DESCRIPTION OF THE TASK:
Go through the data below and gather each line containing "part".

==== TASK INPUTS

$ cat src/rtl/add_serial_sched_if.sv
// Requester-side bundle for the serial adder scheduler:
// per-port request handshake plus the shared result strobe.
interface add_serial_sched_if #(
  parameter int NREQ = 4
);
  logic [NREQ-1:0]   req_valid;
  logic [8*NREQ-1:0] req_a;
  logic [8*NREQ-1:0] req_b;
  logic [NREQ-1:0]   req_ready;
  logic [NREQ-1:0]   rsp_valid;
  logic [7:0]        rsp_sum;

  modport master (
    output req_valid, req_a, req_b,
    input  req_ready, rsp_valid, rsp_sum
  );

  modport slave (
    input  req_valid, req_a, req_b,
    output req_ready, rsp_valid, rsp_sum
  );
endinterface

$ cat src/rtl/add_serial_sched.sv
// Round-robin scheduler sharing one bit-serial adder
// among NREQ requesters; one operation at a time.
module add_serial_sched #(
  parameter int NREQ       = 4,
  parameter int RUN_CYCLES = 8
) (
  input  logic              clk,
  input  logic              rst,
  add_serial_sched_if.slave bus,
  output logic              busy,
  output logic              add_en,
  output logic [7:0]        add_a,
  output logic [7:0]        add_b,
  input  logic [7:0]        add_out
);

  localparam int IW = $clog2(NREQ);
  localparam int CW = $clog2(RUN_CYCLES + 1);

  typedef enum logic [2:0] {
    ARB, START, RUN, CAPT, RESP
  } state_t;

  state_t          state;
  logic [IW-1:0]   last_gnt;
  logic [IW-1:0]   gnt;
  logic [IW-1:0]   win;
  logic [IW-1:0]   cand;
  logic            win_ok;
  logic [CW-1:0]   cnt;
  logic [NREQ-1:0] rsp_valid_q;
  logic [7:0]      rsp_sum_q;
  logic [NREQ-1:0] one;

  assign one = {{(NREQ-1){1'b0}}, 1'b1};

  // first valid port searching upward from last_gnt+1
  always_comb begin
    win    = '0;
    win_ok = 1'b0;
    cand   = '0;
    for (int k = 1; k <= NREQ; k++) begin
      cand = last_gnt + IW'(k);
      if (!win_ok && bus.req_valid[cand]) begin
        win_ok = 1'b1;
        win    = cand;
      end
    end
  end

  assign bus.req_ready =
    (state == ARB && rst && win_ok) ? (one << win) : '0;
  assign bus.rsp_valid = rsp_valid_q;
  assign bus.rsp_sum   = rsp_sum_q;
  assign busy          = (state != ARB);

  always_ff @(posedge clk or negedge rst) begin
    if (!rst) begin
      state       <= ARB;
      cnt         <= '0;
      last_gnt    <= IW'(NREQ - 1);
      gnt         <= '0;
      add_en      <= 1'b0;
      add_a       <= '0;
      add_b       <= '0;
      rsp_sum_q   <= '0;
      rsp_valid_q <= '0;
    end else begin
      add_en      <= 1'b0;
      rsp_valid_q <= '0;
      unique case (state)
        ARB: begin
          if (win_ok) begin
            add_a    <= bus.req_a[{win, 3'b000} +: 8];
            add_b    <= bus.req_b[{win, 3'b000} +: 8];
            gnt      <= win;
            last_gnt <= win;
            add_en   <= 1'b1;
            state    <= START;
          end
        end
        START: begin
          cnt   <= '0;
          state <= RUN;
        end
        RUN: begin
          if (cnt == CW'(RUN_CYCLES - 1)) begin
            cnt    <= '0;
            add_en <= 1'b1;
            state  <= CAPT;
          end else begin
            cnt <= cnt + 1'b1;
          end
        end
        CAPT: begin
          rsp_sum_q   <= add_out;
          rsp_valid_q <= one << gnt;
          state       <= RESP;
        end
        RESP: begin
          state <= ARB;
        end
        default: begin
          state <= ARB;
        end
      endcase
    end
  end

endmodule
$ cat src/flat_wrapper.sv
// flat-port wrapper written by rule: the top's interface ports become plain ports
module add_serial_sched_flat 
#(
  parameter int NREQ       = 4,
  parameter int RUN_CYCLES = 8
)
  (clk, rst, busy, add_en, add_a, add_b, add_out, bus_req_valid, bus_req_a, bus_req_b, bus_req_ready, bus_rsp_valid, bus_rsp_sum);
  add_serial_sched_if #(.NREQ(NREQ)) bus_i ();
  input  logic clk;
  input  logic rst;
  output logic busy;
  output logic add_en;
  output logic [7:0] add_a;
  output logic [7:0] add_b;
  input  logic [7:0] add_out;
  input wire logic [$bits(bus_i.req_valid)-1:0] bus_req_valid;
  input wire logic [$bits(bus_i.req_a)-1:0] bus_req_a;
  input wire logic [$bits(bus_i.req_b)-1:0] bus_req_b;
  output wire logic [$bits(bus_i.req_ready)-1:0] bus_req_ready;
  output wire logic [$bits(bus_i.rsp_valid)-1:0] bus_rsp_valid;
  output wire logic [$bits(bus_i.rsp_sum)-1:0] bus_rsp_sum;
  assign bus_i.req_valid = bus_req_valid;
  assign bus_i.req_a = bus_req_a;
  assign bus_i.req_b = bus_req_b;
  assign bus_req_ready = bus_i.req_ready;
  assign bus_rsp_valid = bus_i.rsp_valid;
  assign bus_rsp_sum = bus_i.rsp_sum;
  add_serial_sched #(.NREQ(NREQ), .RUN_CYCLES(RUN_CYCLES)) u_core (.clk(clk), .rst(rst), .bus(bus_i), .busy(busy), .add_en(add_en), .add_a(add_a), .add_b(add_b), .add_out(add_out));
endmodule
$ cat config.mk
export PLATFORM = sky130hd
export DESIGN_NAME = add_serial_sched_flat
export DESIGN_NICKNAME = d
export VERILOG_FILES = /design/src/rtl/add_serial_sched_if.sv /design/src/rtl/add_serial_sched.sv /design/src/flat_wrapper.sv
export SDC_FILE = /design/constraint.sdc
export NUM_CORES = 1
export LEC_CHECK = 0
export ABC_AREA = 1
export CORE_MARGIN = 2
export CORE_UTILIZATION = 40
export CTS_BUF_LIST = sky130_fd_sc_hd__clkbuf_8
export DETAILED_ROUTE_END_ITERATION = 7
export PLACE_DENSITY = 0.87
export SLEW_MARGIN = 20
export SYNTH_ARGS = -nofsm -noshare
export SYNTH_HDL_FRONTEND = slang
export SYNTH_SLANG_ARGS = --single-unit
$ cat constraint.sdc
create_clock -name clk -period 3 [get_ports clk]
set_input_delay 0.6 -clock clk [delete_from_list [all_inputs] [get_ports clk]]
set_output_delay 0.6 -clock clk [all_outputs]
set_load 0.02 [all_outputs]
# == Yosys cells after proc, flatten, opt, wreduce, memory -nomap -nowiden ==
# Index checks and enable logic that the tools add are counted.
# word_totals
regBits,40
output_inout_bits,34
in_bits,78
word_cells,66
# classes
n_addsub,4
magnitude_cmp,4
n_eq_ne,6
reduce_logical,13
n_mux,26
shift,4
# op_table
op,n
indexed part select 32 x 6 -> 8 bit,2
"< comparator 2 x 3 -> 1 bit, second input constant",4
2-to-1 mux 4 bit,3
case mux 3 bit (4 select lines),1
2-to-1 mux 1 bit,10
binary-select mux 1 bit (select 2 bit),4
2-to-1 mux 2 bit,4
case mux 4 bit (2 select lines),1
"left shift 1 x 2 -> 4 bit, first input constant",2
"== test 3 x 2 -> 1 bit, second input constant",2
2-to-1 mux 3 bit,2
logical AND 1 bit,5
"adder 2 bit, second input constant",2
"adder 4 x 1 -> 4 bit, second input constant",1
"== test 4 x 3 -> 1 bit, second input constant",1
"inequality test 2 x 1 -> 1 bit, second input constant",2
AND reduction 2 bit,2
"== test 3 x 1 -> 1 bit, second input constant",1
zero test 1 bit,3
zero test 3 bit,1
nonzero test 3 bit,1
"adder 2 x 1 -> 2 bit, second input constant",1
case mux 1 bit (2 select lines),1
nonzero test 2 bit,1

# == Longest topological paths before layout ==
# Gate-level depths: netlist of run 1.
# logic_depth
depth_word,15
ltp_mapped,17

# == Least setup slack after synthesis of run 1 ==
# Ideal clock, no wire load.
# synth_timing
path_kind,register to output
from,register u_core.last_gnt[1]
to,output port bus_req_ready[0]
path_stages_with_launch,13
t_arrival_ns,2.046
n_path_buf,2
setup_slack_ns,0.354
path_cell_list,dfstp_2 -> buf_2 -> inv_2 -> nand2_1 -> nand2_2 -> nand2_1 -> nand2_2 -> a21oi_1 -> nand2_2 -> nand2_4 -> buf_6 -> inv_1 -> nor3_1
# synth_between
elab_chain_cells,15
word_cells_on_any_way,28
cone_classes,add/sub: 3; shift: 1; mux: 17; reduce/logical: 7
# synth_rtl
element,line_no,rtl
"start, declared",add_serial_sched.sv:25,logic [IW-1:0] last_gnt;
"start signal, assigned",add_serial_sched.sv:61,last_gnt <= IW'(NREQ - 1);
"start signal, assigned",add_serial_sched.sv:77,last_gnt <= win;
adder 2 x 1 -> 2 bit,add_serial_sched.sv:43,cand = last_gnt + IW'(k);
binary-select mux 1 bit (select 2 bit),add_serial_sched.sv:44,if (!win_ok && bus.req_valid[cand]) begin
2-to-1 mux 1 bit (not written as such),add_serial_sched.sv:44,
2-to-1 mux 1 bit,add_serial_sched.sv:44,
zero test 1 bit,add_serial_sched.sv:44,
logical AND 1 bit,add_serial_sched.sv:44,
2-to-1 mux 1 bit,add_serial_sched.sv:44,
zero test 1 bit,add_serial_sched.sv:44,
logical AND 1 bit,add_serial_sched.sv:44,
2-to-1 mux 1 bit,add_serial_sched.sv:44,
zero test 1 bit,add_serial_sched.sv:44,
logical AND 1 bit,add_serial_sched.sv:44,
2-to-1 mux 2 bit or 2-to-1 mux 1 bit (tied branches),add_serial_sched.sv:44,
left shift 1 x 2 -> 4 bit or logical AND 1 bit (tied branches),add_serial_sched.sv:52,(state == ARB && rst && win_ok) ? (one << win) : '0;
2-to-1 mux 4 bit *,add_serial_sched.sv:52,
"end, declared",flat_wrapper.sv:19,output wire logic [$bits(bus_i.req_ready)-1:0] bus_req_ready;
# Every way passes the cells marked *; elsewhere a longest branch is shown, timed or not. The select of a mux whose other input is x is not followed.

# == Worst setup path in the final report of run 1 ==
# layout_timing
from,input port bus_req_valid[2]
to,output port bus_req_ready[0]
# layout_between
elab_chain_cells,14
word_cells_on_any_way,25
cone_classes,shift: 1; mux: 17; reduce/logical: 7
# layout_rtl
element,line_no,rtl
"start, declared",flat_wrapper.sv:16,input wire logic [$bits(bus_i.req_valid)-1:0] bus_req_valid;
binary-select mux 1 bit (select 2 bit),add_serial_sched.sv:44,
2-to-1 mux 1 bit (not written as such),add_serial_sched.sv:44,
2-to-1 mux 1 bit,add_serial_sched.sv:44,
zero test 1 bit,add_serial_sched.sv:44,
logical AND 1 bit,add_serial_sched.sv:44,
2-to-1 mux 1 bit,add_serial_sched.sv:44,
zero test 1 bit,add_serial_sched.sv:44,
logical AND 1 bit,add_serial_sched.sv:44,
2-to-1 mux 1 bit,add_serial_sched.sv:44,
zero test 1 bit,add_serial_sched.sv:44,
logical AND 1 bit,add_serial_sched.sv:44,
2-to-1 mux 2 bit or 2-to-1 mux 1 bit (tied branches),add_serial_sched.sv:44,
left shift 1 x 2 -> 4 bit or logical AND 1 bit (tied branches),add_serial_sched.sv:52,
2-to-1 mux 4 bit *,add_serial_sched.sv:52,
# Marks and branches as above.

==> results of run 1 <==
area by class of cell:
cell class,count,area share
repair buffers,123,0.3131
clock inverters,2,0.01030
well taps,75,0.02493
clock buffers,6,0.02193
multi-input cells,301,0.3436
flip-flops and latches,40,0.2665
inverters,19,0.01961
metal layers:
| layer | part of all wire | vias to the layer above | GRT usage | wire length, um |
|---|---|---|---|---|
| li1 | - | 1401 | - | - |
| met4 | 0.022 | 0 | 0.05738 | 153 |
| met2 | 0.51 | 99 | 0.3919 | 3593 |
| met5 | 0 | - | 0 | 0 |
| met1 | 0.40 | 1283 | 0.2447 | 2814 |
| met3 | 0.067 | 14 | 0.05978 | 474 |
synth_stat cells:
master and number:
nand2_1 221, buf_4 2, buf_6 4, a21oi_1 6, inv_1 16, nor2_1 4
o31ai_1 1, dfrtp_1 38, nand4_1 2, buf_2 9, ha_1 1, dfstp_2 2
clkbuf_1 2, nand3_2 1, nor3_2 1, nand3_1 35, nor2_4 1, o21ai_0 7
a22o_1 1, nand3b_1 1, nand2_2 6, nand2_4 2, nor3_1 10, inv_2 3
o21ai_1 1
sequential cells by signal (all words and copies together), names as in the netlist:
name and cells:
u_core.add_a 8, u_core.add_b 8, u_core.bus.rsp_sum 8, u_core.bus.rsp_valid 4
u_core.cnt 4, u_core.state 3, u_core.gnt 2, u_core.last_gnt 2
u_core.add_en 1
worst reg2reg max path, stage by stage (launching register included):
cell,delay (ns)
dfstp_2,0.62
inv_4,0.09
nand2_1,0.08
nand2_1,0.08
o21ai_2,0.19
buf_4,0.14
nand3_2,0.09
nand2_4,0.08
buf_4,0.31
nand3_1,0.15
nand2_1,0.10
nand2_1,0.05
nand2_1,0.07
nand2_1,0.05
nand2_1,0.06
through the flow:
step / util / power (mW) / std cells
2_1_floorplan: - / 3.232 / 377
3_3_place_gp: 0.6120 / 4.113 / 558
3_5_place_dp: 0.6120 / 4.210 / 558
4_1_cts: 0.6340 / 4.685 / 566
5_1_grt: 0.6321 / 5.143 / 566
6_report: 0.6321 / 4.676 / 566
worst min path at each step:
| stage | depth (start not counted) | startpoint | end | slack, ns |
|---|---|---|---|---|
| 2_1_floorplan | 0 | rst | u_core.add_a[0] | 0.30 |
| 3_3_place_gp | 1 | u_core.gnt[1] | u_core.bus.rsp_valid[0] | 0.44 |
| 3_5_place_dp | 1 | u_core.gnt[1] | u_core.bus.rsp_valid[1] | 0.46 |
| 4_1_cts | 2 | rst | u_core.add_a[7] | 0.41 |
| 5_1_grt | 2 | rst | u_core.add_a[7] | 0.43 |
| 6_report | 2 | rst | u_core.add_a[7] | 0.38 |
layout by cell type (no fill, tap or decap), drive strengths merged:
master	count
nand2	229
clkdlybuf4s50	106
dfrtp	38
nand3	36
inv	19
buf	17
nor3	11
o21ai	8
a21oi	6
clkbuf	6
nor2	5
nand4	2
dfstp	2
nand3b	1
o31ai	1
a22o	1
ha	1
clkinv	1
bufinv	1
where the power goes:
| group | total (mW) | internal, mW | leakage [nW] | switching, mW |
|---|---|---|---|---|
| clock | 0.459 | 0.272 | 0.0614 | 0.187 |
| sequential | 0.966 | 0.797 | 0.503 | 0.169 |
| combinational | 3.25 | 1.23 | 1.38 | 2.02 |
kinds of logic after synthesis:
group	after synthesis	synth area share
and+or+nand+nor	284	0.4787
DFF	40	0.4067
buffers and inverters	36	0.07454
AOI/OAI and AO/OA	16	0.03499
adders and majority gates	1	0.005070
what timing repair did:
action | 4_1_cts | 5_1_grt
endpoints found under the setup margin | 4 | 4
gates resized for setup | 15 | 11
pin swaps | 0 | 2
endpoints found under the hold margin | 0 | 0
==> results.py, run 1 <==
metrics = {
    "final_layout": {
        "n_fill_cell": 563,
        "area_growth_syn_to_layout_pct": 52.59,
        "drive_gt1_frac": 0.09165,
        "n_antenna_cell": 0,
        "multi_input_area_um2": 1294,
        "design_area_um2": 3765,
        "nets": 569,
        "seqCellArea_um2": 1003,
    },
    "placement": {
        "place_ws_ns": -0.4047,
        "placed_cell_area_um2": 3645,
        "hpwl_um": 5441,
        "gp_congestion": 0.9292,
        "portBuffers": 111,
    },
    "clocking": {
        "path_clk_slew_ns": 0.08,
        "insertion_delay_ns": 0.29,
        "clk_path_buf_depth": 2,
        "postCtsHoldBufs": 0,
        "post_cts_buffers": 0,
        "cts.sinks": 40,
        "cts_htree_levels": 2,
        "cts_root_buffer": "clkbuf_8",
        "cts_tree": "done",
        "numCtsBuffers": 5,
    },
    "logic_synthesis": {
        "synth.area.top_cells": "dfrtp_1 39%, nand2_1 34%, nand3_1 7.1%",
        "ys_seq_elements": 40,
        "synth_top_area_cell": "dfrtp_1",
        "synth-seq-area-share": 0.4067,
        "yosys.area.top_type_share": 0.3854,
        "synthCells": 377,
        "syn_area_per_cell_um2": 6.545,
        "netlist_area_um2": 2467,
        "syn_nets": 456,
        "synth_cell_types": 25,
        "yosys_warnings": 0,
    },
    "floorplanning": {
        "ios": 112,
        "die-height_um": 82.54,
        "dieArea_um2": 6813,
        "fp.dieW_um": 82.54,
        "start_util": 0.4143,
        "design.core.area_um2": 5956,
        "placementRows": 28,
    },
    "drt": {
        "wl_um": 7035,
        "antenna_left": 0,
        "drtIter0Drc": 83,
        "via_count": 2797,
        "wl_per_cell_um": 12.43,
        "drt-pass1-iter-count": 4,
        "via_per_inst": 4.942,
        "drc_errors": 0,
    },
    "setup_path": {
        "endpoint": "bus_req_ready[0]",
        "crit_type": "in -> out",
        "start_kind": "input pin",
        "cp_common_cell": "nand2_1",
        "rr_worst_depth": 14,
        "crit_path_end_kind": "output port",
        "cp_top_family": "simple AND/OR/NAND/NOR gates",
        "critical_path_depth": 12,
        "critPathMaxStageDelay_ns": 0.50,
        "cp_max_fo": 5,
        "crit_path_start": "bus_req_valid[2]",
        "rr_startpoint": "u_core.last_gnt[0]",
        "cpMaxStageDelayCell": "clkdlybuf4s50_1",
        "path_cells": "clkdlybuf4s50_1 > nand2_1 > nand2_1 > nand2_1 > nand2_2 > nor2_1 > nor2_2 > nand2_4 > nand2_4 > inv_1 > nor3_1 > buf_2",
        "r2r_end": "u_core.add_a[5]",
        "critPathBufInv": 3,
        "worst_ep_arrival_time_ns": 2.34,
        "ff2ff_setup_slack_ns": 0.80,
        "cp.required_ns": 2.40,
    },
    "grt": {
        "grt_pass1_wl_um": 11390,
        "grt_max_degree": 41,
        "overflow": 0,
        "grtUsageTotal": 0.2145,
        "grt_antenna_before_repair": 0,
        "grt_pass1_vias": 2700,
    },
    "sta": {
        "tightest_slew_ns": 0.6187,
        "fin_crit_sh": 0.9795,
        "rsz0062_at_grt": "yes",
        "period_needed_ns": 2.938,
        "final.setup.tns_ns": 0,
        "setup_viol": 0,
        "drv_slew": 0,
        "fmax_mhz": 340.3,
        "relSlewSlack": 0.5853,
        "timing.final.hold_violations": 0,
        "fin_skew_ns": 0.01229,
        "fin_hold_ws_ns": 0.3806,
        "setup_ws_ns": 0.06163,
    },
    "worst_hold_path": {
        "worstHoldPathType": "in -> async",
    },
    "power": {
        "powerDensity_nw_per_um2": 1242,
        "p_leak_nw": 1.948,
        "vdd_drop_max_mv": 0.6066,
    },
    "status": {
        "outcome": "completed",
    },
    "run": {
        "drv_cap": 0,
    },
}
No activity file was read; power rests on OpenSTA's default activity.
==> run 2, diff against run 1 <==
--- a/config.mk
+++ b/config.mk
@@ -11,6 +11,7 @@
 export CTS_BUF_LIST = sky130_fd_sc_hd__clkbuf_8
 export DETAILED_ROUTE_END_ITERATION = 7
 export PLACE_DENSITY = 0.87
+export RECOVER_POWER = 25
 export SLEW_MARGIN = 20
 export SYNTH_ARGS = -nofsm -noshare
 export SYNTH_HDL_FRONTEND = slang
==> results.py, run 2 (synthesis results as in run 1) <==
metrics = {
    "status": {
        "outcome": "finished, violations left",
        "violations": "max-capacitance violations, max-slew violations",
    },
    "clocking": {
        "cts_htree_levels": 2,
        "path_clk_slew_ns": 0.07,
        "cts_tree": "done",
        "post_cts_buffers": 0,
        "insertion_delay_ns": 0.29,
        "cts.sinks": 40,
        "clk_path_buf_depth": 2,
        "cts_root_buffer": "clkbuf_8",
        "numCtsBuffers": 5,
        "postCtsHoldBufs": 0,
    },
    "sta": {
        "fin_skew_ns": 0.01202,
        "drv_slew": 41,
        "relSlewSlack": -0.3953,
        "final.setup.tns_ns": 0,
        "tightest_slew_ns": 2.093,
        "timing.final.hold_violations": 0,
        "period_needed_ns": 2.941,
        "fin_crit_sh": 0.9805,
        "rsz0062_at_grt": "yes",
        "fmax_mhz": 340.0,
        "setup_viol": 0,
    },
    "setup_path": {
        "critPathMaxStageDelay_ns": 0.50,
        "cp.required_ns": 2.40,
        "crit_type": "in -> out",
        "cp_max_fo": 5,
        "crit_path_start": "bus_req_valid[2]",
        "crit_path_end_kind": "output port",
        "cp_common_cell": "nand2_1",
        "cpMaxStageDelayCell": "clkdlybuf4s50_1",
        "ff2ff_setup_slack_ns": 0.80,
        "endpoint": "bus_req_ready[0]",
        "rr_worst_depth": 15,
        "path_cells": "clkdlybuf4s50_1 > nand2_1 > nand2_1 > nand2_1 > nand2_2 > nor2_1 > nor2_2 > nand2_4 > nand2_4 > inv_1 > nor3_1 > buf_2",
        "r2r_end": "u_core.add_a[5]",
        "rr_startpoint": "u_core.last_gnt[0]",
        "cp_top_family": "simple AND/OR/NAND/NOR gates",
        "critical_path_depth": 12,
        "worst_ep_arrival_time_ns": 2.34,
        "critPathBufInv": 3,
        "start_kind": "input pin",
    },
    "drt": {
        "antenna_left": 0,
        "wl_um": 7087,
        "drt-pass1-iter-count": 4,
        "drtIter0Drc": 84,
        "via_count": 2786,
        "wl_per_cell_um": 12.52,
        "drc_errors": 0,
        "via_per_inst": 4.922,
    },
    "floorplanning": {
        "placementRows": 28,
        "fp.dieW_um": 82.54,
        "die-height_um": 82.54,
        "dieArea_um2": 6813,
        "design.core.area_um2": 5956,
        "ios": 112,
        "start_util": 0.4143,
    },
    "power": {
        "vdd_drop_max_mv": 0.6099,
        "p_leak_nw": 1.942,
        "powerDensity_nw_per_um2": 1246,
        "totalPowerFinal_mw": 4.683,
    },
    "grt": {
        "grt_max_degree": 41,
        "grt_pass1_wl_um": 11390,
        "grt_pass1_vias": 2700,
        "grtUsageTotal": 0.2145,
        "overflow": 0,
        "grt_antenna_before_repair": 0,
    },
    "final_layout": {
        "seqCellArea_um2": 1003,
        "layout_commonest_cell": "nand2_1",
        "n_antenna_cell": 0,
        "drive_gt1_frac": 0.08758,
        "multi_input_area_um2": 1294,
        "nets": 569,
        "n_fill_cell": 565,
        "area_growth_syn_to_layout_pct": 52.38,
        "mostFrequentLayoutCells": "220 x nand2_1, 106 x clkdlybuf4s50_1, 38 x dfrtp_1, 35 x nand3_1, 16 x inv_1",
    },
    "placement": {
        "hpwl_um": 5441,
        "gp_congestion": 0.9292,
        "portBuffers": 111,
    },
    "worst_hold_path": {
        "worstHoldPathType": "reg -> reg",
    },
    "run": {
        "drv_cap": 1,
    },
}
[run 2: changes by cell type in the layout (fill, tap and decap cells not counted), sizes merged]
cell / before / now
buf: 17 / 15
clkbuf: 6 / 8
[run 2: area by class of cell]
class,instances,area share
timing repair buffer,123,0.3121
clock inverter,2,0.01032
multi-input combinational,301,0.3441
inverter,19,0.01963
clock buffer,6,0.02196
sequential,40,0.2669
tap,75,0.02496
[run 2: what timing repair did]
item	4_1_cts	5_1_grt
resized for setup	15	11
pin swaps	0	2
endpoints found under the setup margin	4	4
[run 2: power by group]
part | internal, mW | switching, mW | leakage (nW)
combinational | 1.23 | 2.03 | 1.38
clock | 0.272 | 0.188 | 0.0614
sequential | 0.797 | 0.169 | 0.503
total | 2.30 | 2.38 | 1.94
[run 2: stage by stage]
stage,instances,hold WS [ns],instance area (um^2),util,worst slack (ns)
after detailed placement,558,0.4624,3645,0.6120,-0.4047
after global placement,558,0.4416,3645,0.6120,-0.2760
final,566,0.4752,3760,0.6313,0.05857
after floorplan,377,0.3044,2467,-,0.3539
after CTS,566,0.4078,3776,0.6340,-0.001831
after global routing,566,0.4870,3760,0.6313,-0.05836
[run 2: routing by layer]
metal  vias up  track usage  part of all wire
met5         -            0                 0
li1       1398            -                 -
met1      1283       0.2447              0.41
met3        14      0.05978             0.063
met2        91       0.3919              0.50
met4         0      0.05738             0.022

========

EXERCISE ANSWER:
indexed part select 32 x 6 -> 8 bit,2
| layer | part of all wire | vias to the layer above | GRT usage | wire length, um |
part | internal, mW | switching, mW | leakage (nW)
metal  vias up  track usage  part of all wire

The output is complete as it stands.